To celebrate the Melbourne Cricket Ground’s 150th anniversary, the Melbourne Cricket Club tapestry, designed by Robert Ingpen AM was woven by the ATW in 2002.
The monumental tapestry, measuring 2.00 x 7.00m, depicts key members of the Melbourne Cricket Club (MCC). Placed in chronological order, the figures depicted range from the MCC’s first president, Frederick Powlett, to champion Australian batsman-keeper Adam Gilchrist and Socceroo Kevin Muscat, who kicked Australia’s only goal in its 1-0 victory over Uruguay in a 2001 World Cup qualifying match.
Included are some of the greats of football and cricket, memorable sporting events such as the 1956 Olympic Games and Austral Wheel Races and other notable occasions like royal and papal tours, Billy Graham’s Crusade and the performance by the Three Tenors.
Ingpen painted the figures individually and then painted a broader yellow / orange canvas, allowing the weavers to position the figures as the tapestry developed on the loom.
The tapestry hangs proudly outside the Long Room at the MCG, where members and visitors can admire and identify those who have made a significant contribution to what the MCG is today.
Robert Ingpen is represented by Melaleuca Gallery in Victoria.
Rising suns over Australia Felix was the first of several tapestries designed by John Olsen AO OBE and woven by the ATW in 1997.
After working with tapestry workshops in France and Portugal in the 1960s, Olsen found the work of ATW weavers to be world-class and has been a steadfast supporter of the ATW ever since. Olsen is widely considered to be one of Australia’s most important living artists. He is known for his lyrical drawings and paintings that feature native Australian flora and fauna. His works are constructed with multiple meandering lines, energetic life-forms and the rich colours that make up the Australian landscape.
Rising suns over Australia Felix, commissioned by the Department of Foreign Affairs and Trade, was inspired on a return flight to Australia, at the exact moment when Olsen witnessed a sunrise and saw the ascending orb gradually illuminate the expansive land below. The scene is split into two distinct halves – sky and land – but in both realms the surface is dappled, suggesting the luminosity of the dawn scene. The monumental scale of the tapestry effectively conjures the vastness of the Australian continent.
Olsen’s work is housed in Olsen Gallery and has been collected widely by national and international institutions.
It was a true honour for ATW weavers to translate Untitled, designed by Anmatyerre elder Emily Kame Kngwarreye into a tapestry in 1997.
Kngwarreye was born at the beginning of the twentieth century and grew up in a remote desert area known as Utopia, 230 kilometres north-east of Alice Springs, distant from the art world that sought her work. She came to painting later in life, producing over 3000 paintings in her eight-year career—an average of one painting per day.

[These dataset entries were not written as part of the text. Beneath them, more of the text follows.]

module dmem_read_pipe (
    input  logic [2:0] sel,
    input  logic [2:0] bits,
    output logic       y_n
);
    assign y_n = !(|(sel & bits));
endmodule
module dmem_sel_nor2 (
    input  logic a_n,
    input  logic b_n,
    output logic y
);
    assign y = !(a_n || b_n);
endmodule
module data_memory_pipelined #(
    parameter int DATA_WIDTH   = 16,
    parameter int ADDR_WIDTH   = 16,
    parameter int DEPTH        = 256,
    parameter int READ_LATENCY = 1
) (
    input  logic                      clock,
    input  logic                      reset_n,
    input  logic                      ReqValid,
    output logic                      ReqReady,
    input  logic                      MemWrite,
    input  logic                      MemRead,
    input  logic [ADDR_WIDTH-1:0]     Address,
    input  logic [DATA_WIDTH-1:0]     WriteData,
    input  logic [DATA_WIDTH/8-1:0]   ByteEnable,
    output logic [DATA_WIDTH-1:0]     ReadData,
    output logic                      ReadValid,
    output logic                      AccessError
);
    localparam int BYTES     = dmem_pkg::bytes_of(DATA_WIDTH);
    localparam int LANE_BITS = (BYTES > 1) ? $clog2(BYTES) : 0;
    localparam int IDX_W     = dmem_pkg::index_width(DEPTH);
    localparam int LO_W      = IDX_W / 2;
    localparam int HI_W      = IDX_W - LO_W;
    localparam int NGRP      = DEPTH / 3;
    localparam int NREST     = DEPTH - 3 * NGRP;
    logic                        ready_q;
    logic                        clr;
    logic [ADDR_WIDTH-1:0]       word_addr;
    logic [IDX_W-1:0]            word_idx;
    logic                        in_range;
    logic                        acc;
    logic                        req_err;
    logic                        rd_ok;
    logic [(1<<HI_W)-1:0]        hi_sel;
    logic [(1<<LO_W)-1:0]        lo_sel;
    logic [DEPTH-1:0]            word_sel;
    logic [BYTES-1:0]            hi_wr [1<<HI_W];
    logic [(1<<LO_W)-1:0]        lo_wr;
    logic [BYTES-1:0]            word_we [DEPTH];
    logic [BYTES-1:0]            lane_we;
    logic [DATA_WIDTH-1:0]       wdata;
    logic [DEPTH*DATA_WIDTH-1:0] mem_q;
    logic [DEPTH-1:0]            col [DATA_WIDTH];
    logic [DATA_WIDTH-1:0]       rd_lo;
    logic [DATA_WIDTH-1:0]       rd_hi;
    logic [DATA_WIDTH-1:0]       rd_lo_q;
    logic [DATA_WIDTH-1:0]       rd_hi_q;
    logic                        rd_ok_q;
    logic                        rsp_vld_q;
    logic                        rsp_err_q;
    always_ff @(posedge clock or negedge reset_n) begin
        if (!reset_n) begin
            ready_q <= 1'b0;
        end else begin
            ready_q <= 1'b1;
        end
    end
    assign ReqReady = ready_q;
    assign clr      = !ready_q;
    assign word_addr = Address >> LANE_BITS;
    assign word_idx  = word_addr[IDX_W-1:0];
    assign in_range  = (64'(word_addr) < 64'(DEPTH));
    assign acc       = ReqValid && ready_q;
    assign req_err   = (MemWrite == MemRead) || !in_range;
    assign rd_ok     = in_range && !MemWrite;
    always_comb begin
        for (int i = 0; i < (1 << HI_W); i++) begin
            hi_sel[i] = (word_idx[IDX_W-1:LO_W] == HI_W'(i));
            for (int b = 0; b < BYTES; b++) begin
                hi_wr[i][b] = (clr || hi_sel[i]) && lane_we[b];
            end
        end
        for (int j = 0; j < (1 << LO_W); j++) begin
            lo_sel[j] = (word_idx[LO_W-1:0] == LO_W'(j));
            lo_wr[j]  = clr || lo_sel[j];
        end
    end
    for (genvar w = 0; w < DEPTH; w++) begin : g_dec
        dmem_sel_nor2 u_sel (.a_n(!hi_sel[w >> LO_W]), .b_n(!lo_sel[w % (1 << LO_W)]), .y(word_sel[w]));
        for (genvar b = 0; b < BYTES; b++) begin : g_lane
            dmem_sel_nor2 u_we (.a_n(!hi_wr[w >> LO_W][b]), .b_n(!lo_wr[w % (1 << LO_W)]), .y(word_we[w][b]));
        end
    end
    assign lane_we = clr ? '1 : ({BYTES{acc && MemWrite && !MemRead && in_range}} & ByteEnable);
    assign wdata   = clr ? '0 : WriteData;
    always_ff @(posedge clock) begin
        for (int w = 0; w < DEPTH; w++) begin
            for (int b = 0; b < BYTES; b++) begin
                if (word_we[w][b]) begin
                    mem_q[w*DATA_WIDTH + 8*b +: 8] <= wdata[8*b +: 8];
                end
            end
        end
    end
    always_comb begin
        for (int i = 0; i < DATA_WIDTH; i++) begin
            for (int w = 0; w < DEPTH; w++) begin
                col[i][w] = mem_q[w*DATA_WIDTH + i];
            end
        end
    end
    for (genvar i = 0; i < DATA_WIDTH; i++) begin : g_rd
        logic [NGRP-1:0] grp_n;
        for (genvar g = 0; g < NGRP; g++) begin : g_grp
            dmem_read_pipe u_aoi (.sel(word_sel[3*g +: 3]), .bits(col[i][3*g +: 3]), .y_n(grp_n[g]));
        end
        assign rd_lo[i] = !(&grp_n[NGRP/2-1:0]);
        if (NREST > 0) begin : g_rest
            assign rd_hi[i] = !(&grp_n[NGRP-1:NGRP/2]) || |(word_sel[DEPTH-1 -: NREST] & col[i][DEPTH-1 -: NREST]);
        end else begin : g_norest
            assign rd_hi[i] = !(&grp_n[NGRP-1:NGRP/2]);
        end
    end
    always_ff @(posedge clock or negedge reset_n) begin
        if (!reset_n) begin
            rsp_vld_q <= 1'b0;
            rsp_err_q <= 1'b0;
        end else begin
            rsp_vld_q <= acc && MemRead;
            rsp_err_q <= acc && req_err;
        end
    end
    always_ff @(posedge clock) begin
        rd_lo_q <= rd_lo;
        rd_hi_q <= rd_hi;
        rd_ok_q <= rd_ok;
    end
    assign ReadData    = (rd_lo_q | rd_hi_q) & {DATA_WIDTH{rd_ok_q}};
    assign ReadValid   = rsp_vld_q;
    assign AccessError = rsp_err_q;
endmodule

The extensive body of work that she produced was inspired by her experiences as an Anmatyerre elder and her custodianship and dedication to the women’s Dreaming sites of her clan country, Alhalkere.

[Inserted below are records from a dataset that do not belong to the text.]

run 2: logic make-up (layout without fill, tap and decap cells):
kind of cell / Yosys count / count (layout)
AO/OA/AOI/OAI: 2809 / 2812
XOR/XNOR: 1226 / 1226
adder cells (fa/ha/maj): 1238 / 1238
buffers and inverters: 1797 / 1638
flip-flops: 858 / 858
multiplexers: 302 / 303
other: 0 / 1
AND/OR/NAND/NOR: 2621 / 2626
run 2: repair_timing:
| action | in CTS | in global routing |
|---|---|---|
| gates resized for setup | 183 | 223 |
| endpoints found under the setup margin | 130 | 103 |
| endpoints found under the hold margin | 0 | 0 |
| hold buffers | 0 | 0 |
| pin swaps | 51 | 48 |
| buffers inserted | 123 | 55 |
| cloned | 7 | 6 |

In 1997 ATW weavers Grasyna Bleka and Milena Paplinska had the exciting challenge of interpreting Kngwarreye’s complex visual language into a tapestry.
Emily Kame Kngwarreye's work has been collected by many major Australian and international art institutions.
Emily passed away on September 2, 1996. The ATW hopes that her tapestry will stand as a reminder of her significant contribution and creative legacy.